Brief
Report every line in the listing below where the string "begin" shows up.

Task input
*** Block opens ***

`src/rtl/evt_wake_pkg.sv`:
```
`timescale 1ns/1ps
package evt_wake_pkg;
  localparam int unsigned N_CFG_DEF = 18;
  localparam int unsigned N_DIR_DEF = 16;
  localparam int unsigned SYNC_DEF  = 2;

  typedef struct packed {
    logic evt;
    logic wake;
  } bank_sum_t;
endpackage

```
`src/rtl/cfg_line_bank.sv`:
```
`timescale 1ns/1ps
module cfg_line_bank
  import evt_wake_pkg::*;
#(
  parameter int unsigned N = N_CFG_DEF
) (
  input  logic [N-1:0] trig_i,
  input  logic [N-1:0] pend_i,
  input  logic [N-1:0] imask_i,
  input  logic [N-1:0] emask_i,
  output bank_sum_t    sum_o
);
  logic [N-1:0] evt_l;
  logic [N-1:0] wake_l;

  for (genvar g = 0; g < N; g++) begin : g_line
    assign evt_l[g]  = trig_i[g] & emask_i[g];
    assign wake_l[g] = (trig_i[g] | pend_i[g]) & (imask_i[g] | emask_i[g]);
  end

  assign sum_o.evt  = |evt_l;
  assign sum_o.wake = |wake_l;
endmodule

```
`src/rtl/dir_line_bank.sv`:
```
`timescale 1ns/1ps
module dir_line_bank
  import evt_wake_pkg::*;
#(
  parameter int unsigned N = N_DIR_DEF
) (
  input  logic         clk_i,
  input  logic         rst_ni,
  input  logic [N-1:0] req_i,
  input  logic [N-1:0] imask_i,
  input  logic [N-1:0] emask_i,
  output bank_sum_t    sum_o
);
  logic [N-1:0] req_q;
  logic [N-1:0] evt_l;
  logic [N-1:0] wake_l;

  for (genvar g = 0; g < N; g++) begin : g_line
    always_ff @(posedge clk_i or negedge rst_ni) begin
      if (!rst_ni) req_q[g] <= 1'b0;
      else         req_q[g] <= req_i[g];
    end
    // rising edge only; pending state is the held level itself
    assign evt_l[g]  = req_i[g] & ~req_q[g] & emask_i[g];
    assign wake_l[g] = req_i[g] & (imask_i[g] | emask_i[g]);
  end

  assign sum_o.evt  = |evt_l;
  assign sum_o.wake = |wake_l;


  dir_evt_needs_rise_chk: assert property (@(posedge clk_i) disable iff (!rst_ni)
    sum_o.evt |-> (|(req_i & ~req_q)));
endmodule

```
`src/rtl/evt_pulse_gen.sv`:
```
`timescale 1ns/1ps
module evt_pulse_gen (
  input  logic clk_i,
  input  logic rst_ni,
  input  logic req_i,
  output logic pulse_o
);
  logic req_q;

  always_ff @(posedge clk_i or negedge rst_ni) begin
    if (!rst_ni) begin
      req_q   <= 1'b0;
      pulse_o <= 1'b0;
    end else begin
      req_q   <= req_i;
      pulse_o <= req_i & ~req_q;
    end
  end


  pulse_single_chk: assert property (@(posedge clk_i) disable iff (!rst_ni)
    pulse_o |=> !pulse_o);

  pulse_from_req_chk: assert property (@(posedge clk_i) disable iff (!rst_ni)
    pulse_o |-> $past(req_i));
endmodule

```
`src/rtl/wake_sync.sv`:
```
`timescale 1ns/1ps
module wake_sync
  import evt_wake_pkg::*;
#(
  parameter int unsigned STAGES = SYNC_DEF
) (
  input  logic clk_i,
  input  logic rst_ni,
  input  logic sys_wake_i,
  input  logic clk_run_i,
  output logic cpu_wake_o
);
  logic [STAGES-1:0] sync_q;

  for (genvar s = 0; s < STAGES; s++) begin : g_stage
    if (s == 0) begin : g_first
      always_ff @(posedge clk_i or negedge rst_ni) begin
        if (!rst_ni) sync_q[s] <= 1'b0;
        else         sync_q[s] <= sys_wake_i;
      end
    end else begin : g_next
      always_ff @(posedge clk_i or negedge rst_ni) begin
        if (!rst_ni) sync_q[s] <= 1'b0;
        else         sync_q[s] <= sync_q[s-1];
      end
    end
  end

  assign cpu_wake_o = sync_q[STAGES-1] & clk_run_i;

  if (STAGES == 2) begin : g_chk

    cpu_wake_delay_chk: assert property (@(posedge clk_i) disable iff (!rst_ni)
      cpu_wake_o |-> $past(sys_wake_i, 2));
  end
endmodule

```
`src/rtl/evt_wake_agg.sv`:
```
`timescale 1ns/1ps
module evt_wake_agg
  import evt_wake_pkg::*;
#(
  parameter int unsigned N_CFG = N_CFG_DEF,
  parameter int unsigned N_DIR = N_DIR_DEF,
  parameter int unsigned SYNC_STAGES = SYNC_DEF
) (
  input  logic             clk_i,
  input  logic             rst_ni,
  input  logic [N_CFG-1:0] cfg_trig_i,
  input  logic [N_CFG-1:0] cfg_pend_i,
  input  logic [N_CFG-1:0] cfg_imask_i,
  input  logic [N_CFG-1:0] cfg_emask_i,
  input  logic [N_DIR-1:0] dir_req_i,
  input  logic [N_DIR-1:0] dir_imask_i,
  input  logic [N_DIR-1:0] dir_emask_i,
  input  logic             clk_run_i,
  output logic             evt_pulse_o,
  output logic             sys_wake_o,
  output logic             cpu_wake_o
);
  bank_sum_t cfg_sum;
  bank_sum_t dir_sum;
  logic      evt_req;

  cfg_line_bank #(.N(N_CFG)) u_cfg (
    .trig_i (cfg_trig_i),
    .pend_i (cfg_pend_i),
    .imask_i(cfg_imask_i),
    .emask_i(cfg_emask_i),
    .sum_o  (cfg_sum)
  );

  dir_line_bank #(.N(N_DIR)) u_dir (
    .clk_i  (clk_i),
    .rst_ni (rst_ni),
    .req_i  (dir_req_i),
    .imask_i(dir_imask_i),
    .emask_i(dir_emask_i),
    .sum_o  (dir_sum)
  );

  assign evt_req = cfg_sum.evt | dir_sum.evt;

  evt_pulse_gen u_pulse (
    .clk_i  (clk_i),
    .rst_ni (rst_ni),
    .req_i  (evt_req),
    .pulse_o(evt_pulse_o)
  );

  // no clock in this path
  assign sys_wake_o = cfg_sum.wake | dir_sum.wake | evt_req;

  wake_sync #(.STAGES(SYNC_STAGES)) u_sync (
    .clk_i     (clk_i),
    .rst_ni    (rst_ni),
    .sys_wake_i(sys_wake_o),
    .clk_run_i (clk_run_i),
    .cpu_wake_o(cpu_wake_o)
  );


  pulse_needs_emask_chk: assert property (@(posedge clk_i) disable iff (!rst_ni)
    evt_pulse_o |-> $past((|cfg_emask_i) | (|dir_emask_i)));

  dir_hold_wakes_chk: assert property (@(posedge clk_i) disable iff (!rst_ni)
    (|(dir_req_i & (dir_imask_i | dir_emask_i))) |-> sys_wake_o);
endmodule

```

*** Block closes ***

Written answer
  for (genvar g = 0; g < N; g++) begin : g_line
  for (genvar g = 0; g < N; g++) begin : g_line
    always_ff @(posedge clk_i or negedge rst_ni) begin
  always_ff @(posedge clk_i or negedge rst_ni) begin
    if (!rst_ni) begin
    end else begin
  for (genvar s = 0; s < STAGES; s++) begin : g_stage
    if (s == 0) begin : g_first
      always_ff @(posedge clk_i or negedge rst_ni) begin
    end else begin : g_next
      always_ff @(posedge clk_i or negedge rst_ni) begin
  if (STAGES == 2) begin : g_chk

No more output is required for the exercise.